De ahí surgió la idea de su serie Las playas de Sabina, expuesta en la galería de Luz y Oficios en 2015. Imágenes de Sabina, pequeña, en la playa, y en el reverso, fragmentos de esa imágenes, la piel de Sabina con sobreimpresiones de peces, de olas, de elementos marinos. Y luego, de pronto un día descubrió que tras la exposición, nunca, nunca más, ha vuelto a tener la odiosa pesadilla. La exposición funcionó como un exorcismo, una liberación, una cura definitiva.
  
Si fue Bresson quien puso a Alina en el camino, quien le dio la brújula para adentrarse en él fue una mujer rara, pero que muy rara: Vivian Maier, una niñera neoyorkina que se pasó media vida cuidando los niños de los otros en Manhattan.

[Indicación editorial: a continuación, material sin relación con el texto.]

`config.mk`:
```
export PLATFORM = sky130hd
export DESIGN_NAME = semidyn_rem_update
export DESIGN_NICKNAME = d
export VERILOG_FILES = /design/src/rtl/dmc_pkg.sv /design/src/rtl/dmc_csa.sv /design/src/rtl/dmc_multiples.sv /design/src/rtl/dmc_spec_stage.sv /design/src/rtl/dmc_fine_stage.sv /design/src/rtl/semidyn_rem_update.sv
export SDC_FILE = /design/constraint.sdc
export NUM_CORES = 1
export LEC_CHECK = 0
export ABC_AREA = 1
export BUFFER_PORTS_ARGS = -buffer_cell sky130_fd_sc_hd__buf_2
export CORE_MARGIN = 2
export CORE_UTILIZATION = 35
export CTS_CLUSTER_SIZE = 14
export DETAILED_ROUTE_END_ITERATION = 16
export MAX_ROUTING_LAYER = met4
export PLACE_DENSITY = 0.51
export SYNTH_ARGS = -nofsm -noshare
export SYNTH_HDL_FRONTEND = slang
export SYNTH_HIERARCHICAL = 1
export SYNTH_SLANG_ARGS = --single-unit
```
`constraint.sdc`:
```
create_clock -name clk_i -period 5.3 [get_ports clk_i]
set_clock_uncertainty 0.05 [all_clocks]
set_input_delay 0.795 -clock clk_i [delete_from_list [all_inputs] [get_ports clk_i]]
set_output_delay 0.795 -clock clk_i [all_outputs]
set_load 0.05 [all_outputs]
```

Y la otra mitad se la pasó haciendo fotos en las calles New York, Chicago, y Los Angeles. Imprimió muy pocas de las fotos que hizo, que contadas junto a los negativos encontrados después pasaban de las 150 000… mas, nunca publicó y nunca fue conocida. Murió en un día cualquiera, como si no pasara nada, y entonces el puro azar llevó a alguien a descubrir aquellos centenares de rollos de película de 35 milímetros, vírgenes en su mayoría. La Maier hacia fotos por una razón sencilla: le gustaba. Por eso hace fotos Alina.

 
 
Juegos Livianos 
 
Ella lo cuenta, y le brillan los ojos, y se le adivinan las ganas. Casi le veo la cámara en las manos, el rostro escondido, protegido, amurallado detrás de su Cannon. Ya sé lo que hará mañana: saldrá a la ciudad, a la calle, a buscar una imagen, a perseguirla, a capturarla, a decirnos: Mira, ahí está la vida… mira, es hermosa.